Perhaps the greatest contribution of Thucydides to the history of disease is his implied notion that a disease not only infects individuals but also makes all of society, an entire community, its victim. For a disease, he makes clear, not only affects people's health and well-being but also can determine the fate of large­scale events and situations, even if only in an indirect way. Although he doesn't say so explicitly, Thucydides does seem to suggest that the Plague of Athens al­tered the whole course of the Peloponnesian War, as indicated by his insertion of the narrative of the disease directly following his account of the funeral oration of Pericles that laid out Athenians' justification for fighting the war.20 Whether the plague had longer-term effects, however, that resulted in the decline and ultimate fall of the Athenian empire by the end of the war in 404 is a subject that continues to be debated by historians.21

Somewhat later in his account, Thucydides does say that nothing did as much harm to the Athenian war effort as the plague: in purely military terms, the dis­ease wiped out 4,400 hoplites and 300 cavalrymen, who most likely represented roughly a third of available forces. Although Thucydides asserts that the plague's decimations among the general population are undiscoverable, modern calcula­tions—assuming a death rate commensurate with that among the army—yield figures in the tens of thousands.22 With its manpower thus sharply curtailed, Athens was severely hampered in terms of the scope of both land and sea opera­tions; it was not until more than a decade later, in 415, that the Athenians felt capable of launching the ill-fated Sicilian expedition.
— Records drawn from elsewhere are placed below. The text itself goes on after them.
==> flow/design.v <==
module CONV(
	input			clk,               
	input			reset,             
	output reg		busy,	            
	input			ready,	            
	output reg[11:0]	iaddr,            
	input signed[19:0]	idata,            
	output reg 	     cwr,              
	output reg[11:0] 	caddr_wr,         
	output reg[19:0] 	cdata_wr,         
	output reg	 crd,               
	output reg[11:0]	caddr_rd,         
	input	[19:0]		cdata_rd,         
	output reg[2:0] 	csel              
);
parameter signed bias = 40'h0013100000;    
parameter signed K0_0 = 20'h0A89E;         
parameter signed K0_1 = 20'h092D5;         
parameter signed K0_2 = 20'h06D43;         
parameter signed K0_3 = 20'h01004;         
parameter signed K0_4 = 20'hF8F71;         
parameter signed K0_5 = 20'hF6E54;         
parameter signed K0_6 = 20'hFA6D7;         
parameter signed K0_7 = 20'hFC834;         
parameter signed K0_8 = 20'hFAC19;         
parameter IDLE       = 3'd0;    
parameter READ_CONV  = 3'd1;    
parameter WRITE_L0   = 3'd2;    
parameter DELAY1     = 3'd3;    
parameter READ_L0    = 3'd4;    
parameter WRITE_L1   = 3'd5;    
parameter DELAY2     = 3'd6;    
parameter FINISH     = 3'd7;    
reg [5:0] x, y, L1_x, L1_y;             
reg [3:0] counter_kdata, counter_kaddr;   
reg [2:0] counter_layer1;	            
reg [2:0] current_state, next_state;    
reg signed [19:0] Kernel;               
reg signed [39:0] conv_sum;             
reg signed [19:0] idata_tmp;            
wire signed [39:0] data_conv;
wire signed [19:0] conv_result;
assign data_conv = Kernel * idata_tmp;              
assign conv_result[19:0] = conv_sum[35:16] + conv_sum[15];   
always@(*) begin
	case(counter_kdata)
		4'd1: Kernel = K0_0;
		4'd2: Kernel = K0_1;
		4'd3: Kernel = K0_2;
		4'd4: Kernel = K0_3;
		4'd5: Kernel = K0_4;
		4'd6: Kernel = K0_5;
		4'd7: Kernel = K0_6;
		4'd8: Kernel = K0_7;
		4'd9: Kernel = K0_8;
		default: Kernel = 0;
	endcase
end
always@(posedge clk or posedge reset) begin
	if(reset) 
		current_state <= IDLE;
	else 
		current_state <= next_state;
end
always @(*) begin
	case (current_state)
		IDLE:       next_state = (ready) ? READ_CONV : IDLE;
		READ_CONV:  next_state = (counter_kdata == 4'd10) ? WRITE_L0 : READ_CONV;  
		WRITE_L0:   next_state = DELAY1;
		DELAY1:     next_state = (x == 6'd0 && y == 6'd0) ? READ_L0 : READ_CONV;
		READ_L0:    next_state = (counter_layer1 == 3'd4) ? WRITE_L1 : READ_L0;
		WRITE_L1:   next_state = DELAY2;
		DELAY2:     next_state = (L1_x == 6'd0 && L1_y == 6'd0) ? FINISH : READ_L0;
		FINISH:     next_state = FINISH;
		default:    next_state = IDLE;
	endcase
end
always@(posedge clk or posedge reset) begin
	if(reset) begin 
		iaddr <= 12'd0;
	end else if(current_state == READ_CONV) begin 
		case(counter_kaddr)
			4'd0: iaddr <= (y-1)*64 + x-1;
			4'd1: iaddr <= (y-1)*64 + x;
			4'd2: iaddr <= (y-1)*64 + x+1;
			4'd3: iaddr <= y*64 + x-1;
			4'd4: iaddr <= y*64 + x;		 
			4'd5: iaddr <= y*64 + x+1;		
			4'd6: iaddr <= (y+1)*64 + x-1;
			4'd7: iaddr <= (y+1)*64 + x;
			4'd8: iaddr <= (y+1)*64 + x+1;
			default: iaddr <= iaddr;
		endcase
	end
end
always@(posedge clk or posedge reset) begin
	if(reset) 
		counter_kaddr <= 4'd0;
	else if(current_state == READ_CONV) 
		counter_kaddr <= counter_kaddr + 4'd1;
	else 
		counter_kaddr <= counter_kaddr;
end
always@(posedge clk or posedge reset) begin
	if(reset) 
		idata_tmp <= 0;
	else if(current_state == READ_CONV) begin
		case(counter_kdata)
			4'd0: idata_tmp <= (x == 0 || y == 0) ? 20'd0 : idata;
			4'd1: idata_tmp <= (y == 0) ? 20'd0 : idata;
			4'd2: idata_tmp <= (x == 63 || y == 0) ? 20'd0 : idata;
			4'd3: idata_tmp <= (x == 0) ? 20'd0 : idata;
			4'd4: idata_tmp <= idata;
			4'd5: idata_tmp <= (x == 63) ? 20'd0 : idata;
			4'd6: idata_tmp <= (x == 0 || y == 63) ? 20'd0 : idata;
			4'd7: idata_tmp <= (y == 63) ? 20'd0 : idata;
			4'd8: idata_tmp <= (x == 63 || y == 63) ? 20'd0 : idata;
			default: idata_tmp <= idata_tmp;
		endcase
	end 
end
always@(posedge clk or posedge reset) begin
	if(reset) 
		conv_sum <= 40'd0;
	else if(current_state == READ_CONV) begin
		if(counter_kdata == 0) 
			conv_sum <= 40'd0;
		else if(counter_kdata == 10)     
			conv_sum <= conv_sum + bias;
		else  
			conv_sum <= conv_sum + data_conv;  
	end
end
always@(posedge clk or posedge reset) begin
	if(reset) 
		busy <= 0;
	else if(ready) 
		busy <= 1; 
	else if(current_state == FINISH) 
		busy <= 0;
end
always@(posedge clk or posedge reset) begin
	if(reset) 
		cwr <= 1'd0;
	else if(current_state == WRITE_L0 || current_state == WRITE_L1)
		cwr <= 1'd1;
	else 
		cwr <= 1'd0;
end
always@(posedge clk or posedge reset) begin
	if(reset) 
		crd <= 1'd0;
	else if(current_state == READ_L0) 
		crd <= 1'd1;
	else 
		crd <= 1'd0;
end
always@(posedge clk or posedge reset) begin
	if(reset) 
		csel <= 3'b000;
	else if(current_state == WRITE_L0) 
		csel <= 3'b001;
	else if(current_state == WRITE_L1) 
		csel <= 3'b011;
	else if(current_state == READ_L0) 
		csel <= 3'b001;
	else 
		csel <= csel;
end
always@(posedge clk or posedge reset) begin
	if(reset) 
		caddr_rd <= 12'd0;
	else if(current_state == READ_L0) begin
		case(counter_layer1)
			3'd0: caddr_rd <= L1_y*64 + L1_x;
			3'd1: caddr_rd <= L1_y*64 + L1_x+1;
			3'd2: caddr_rd <= (L1_y+1)*64 + L1_x;
			3'd3: caddr_rd <= (L1_y+1)*64 + L1_x+1;
		endcase 
	end
end
always@(posedge clk or posedge reset) begin
	if(reset) 
		caddr_wr <= 0;
	else if(current_state == WRITE_L0)  
		caddr_wr <= y * 64 + x; 
	else if(current_state == WRITE_L1)  
		caddr_wr <= (L1_y/2) * 32 + (L1_x/2);  
end
reg signed [19:0] current_max;
always@(posedge clk or posedge reset) begin
	if(reset) begin
		cdata_wr <= 20'd0;
		current_max <= 20'd0; 
	end else begin
		case(current_state)
			WRITE_L0:  
				cdata_wr <= (conv_sum[39]) ? 20'd0 : conv_result;
			READ_L0: begin				
				if(counter_layer1 == 3'd1) begin	 
					current_max <= cdata_rd; 		 
				end else begin
					current_max <= (cdata_rd > current_max) ? cdata_rd : current_max;
				end
			end
			WRITE_L1: begin
				cdata_wr <= current_max;
				current_max <= 20'h00000;  
			end
			default: begin
			end
		endcase
	end
end
always@(posedge clk or posedge reset) begin
	if(reset) begin
		x <= 6'd0; 
		y <= 6'd0;
	end else if(current_state == WRITE_L0) begin
		if(x == 6'd63) begin  
			x <= 6'd0;
			y <= y + 6'd1;
		end else begin
			x <= x + 6'd1;
		end
	end
end
always@(posedge clk or posedge reset) begin
	if(reset) begin
		L1_x <= 6'd0; 
		L1_y <= 6'd0;
	end else if(current_state == WRITE_L1) begin
		if(L1_x == 6'd62) begin
			L1_x <= 0;
			L1_y <= L1_y + 2;
		end else begin
			L1_x <= L1_x + 2;
		end
	end
end
always@(posedge clk or posedge reset) begin
	if(reset) 
		counter_kdata <= 4'd0;
	else 
		counter_kdata <= counter_kaddr;
end
always@(posedge clk or posedge reset) begin
	if(reset) 
		counter_layer1 <= 0;
	else if(current_state == READ_L0) 
		counter_layer1 <= counter_layer1 + 3'd1;
	else 
		counter_layer1 <= 0;
end
endmodule
Settings: LEC_CHECK=0, CAP_MARGIN=20, CORE_MARGIN=2, CORE_UTILIZATION=72, CTS_CLUSTER_SIZE=100, SLEW_MARGIN=20, TNS_END_PERCENT=5; clock period 5.0 ns.
run.sh (not shown) runs the stock make flow with config.mk's settings and CLKGATE_MAP_FILE=.
The first run ran to the end with violations: setup timing.
Edit:
--- a/flow/config.mk
+++ b/flow/config.mk
@@ -9,5 +9,3 @@
 export CORE_MARGIN = 2
-export CORE_UTILIZATION = 72
-export CTS_CLUSTER_SIZE = 100
+export CORE_UTILIZATION = 40
 export SLEW_MARGIN = 20
-export TNS_END_PERCENT = 5
==> flow/constraint.sdc (replaced) <==
create_clock -name core_clock -period 8.0 [get_ports {clk}]
set_input_delay 1.6000 -clock core_clock [delete_from_list [all_inputs] [get_ports {clk}]]
set_output_delay 1.6000 -clock core_clock [all_outputs]
set_load 0.01 [all_outputs]
This time the run finished clean.
Maximum frequency goes up by 1.2%.
Final cell count rises by about 5%.
Total power goes down by about 45%.
Final area shrinks by about 4%.
Setup slack gets better by 3.1 ns.
Global-route usage decreases by 21 points.
Clock-buffer cell count came out lower by 1.
Clock power drops by about 34%.
Power and IR drop assume default switching activity.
But beyond mere numbers, the plague may also have affected how the Athe­nians fought the entire rest of the war, even though the disease occurred so early in the conflict.23 Thucydides seems to credit the plague with inculcating a moral failing, or “lawlessness,” in the Athenian character, which was to show up later in the war in the form of ruthless and ultimately self-destructive policies, such as its brutal conduct toward the neutral island of Melos in 416, which in Thucy­dides' famous “dialogue” foreshadows inhumane treatment of Athens' own sol­diers when taken prisoner at Syracuse. Yet, it's hard to know if this is really the case, since Athens already revealed a ruthless streak early in its empire when it refused to allow the island of Naxos to secede from the Delian League in 467. Thucydides also notes that the plague was worldwide in its scope; for example, he states that it started in Ethiopia in sub-Saharan Africa and progressed from there northward and westward to Egypt and Libya and eastward to the Persian Empire. Therefore, in so many ways, Thucydides' history of the Plague of Athens provides a model for all other histories of disease that were to follow.24

If we now shift our focus to modern historical writing about disease, it quickly becomes apparent that we have expanded considerably upon Thucy­dides' revolutionary rationality. In terms of the scope, importance, complexity, diversity, and a host of other factors to consider about disease, we have gone well beyond Thucydides' original speculations, even when following the basic lines of his thought. In the first place, whole books have now been devoted to the role that disease played in history, instead of the subject occupying but a minor part in the broader historical narrative. The traditional approach (some­times also called the “positivist” or “biological” school) of modern historical writing is to follow most ancient authors in treating disease as a discretely de­fined, exogenous, or foreign variable (now a microorganism rather than an ar­row from on high) that suddenly invades a population and wreaks havoc upon it. Taking their cue from Thucydides, who emphasizes how the death from plague of one man, Pericles, altered Athens' subsequent fortunes in the Pelo­ponnesian War, these writers stress the almost whimsical role that disease has played in dramatically changing the lives and course of historical personalities and events.25 Aligned with this approach are those historians who chronicle humans' heroic struggle to medically “conquer” the biological enemy repre­sented by disease, a war that mankind, until recently, seemed to be winning as history progressed.26

Then along came William McNeill's Plagues and Peoples in 1976, which some would consider as bringing about a seismic shift in historical studies of disease. McNeill himself claimed to be writing a new chapter in disease history, ascribing to epidemics an importance not previously found in historical surveys. Even though McNeill did pay homage to “antiquarians,” such as Hans Zinsser, for pointing out isolated disease incidents such as the Black Death that briefly com­manded the historical stage, such acknowledgments, he claimed, were rare and made historians uncomfortable because they did not fit in with their orderly views of the past.27

By contrast, McNeill, a world historian who emphasizes cultural fusions among different civilizations that eventually led to Western dominance of the globe,28 adapts this approach to disease in order to accord it a central place in world events. This is especially the case when new technologies or cultural devel­opments enable a disease to become “pandemic,” that is, to be communicated to distant lands far from its epicenter and thus have a dramatic impact on “virgin soil” populations with no prior exposure or immunity to it. McNeill's classic ex­ample of this, and the one that actually inspired his book, is the introduction of smallpox to the Americas in the early sixteenth century and the resulting horrific mortalities among Native American populations there; according to McNeill, smallpox by itself is sufficient to explain how conquistadors such as Hernan Cor­tes and Francisco Pizarro overcame overwhelming odds to swiftly conquer the once-mighty Aztec and Inca empires in Mexico and Peru.29 In addition to such “transoceanic exchanges,” McNeill devotes another chapter to the role played by the Mongol Empire during the late Middle Ages in the dissemination of the Black Death, both east and west. His concluding chapter is perhaps his most conven­tional, tracing the now familiar success stories of modern medical science in conquering disease from the eighteenth to the twentieth centuries.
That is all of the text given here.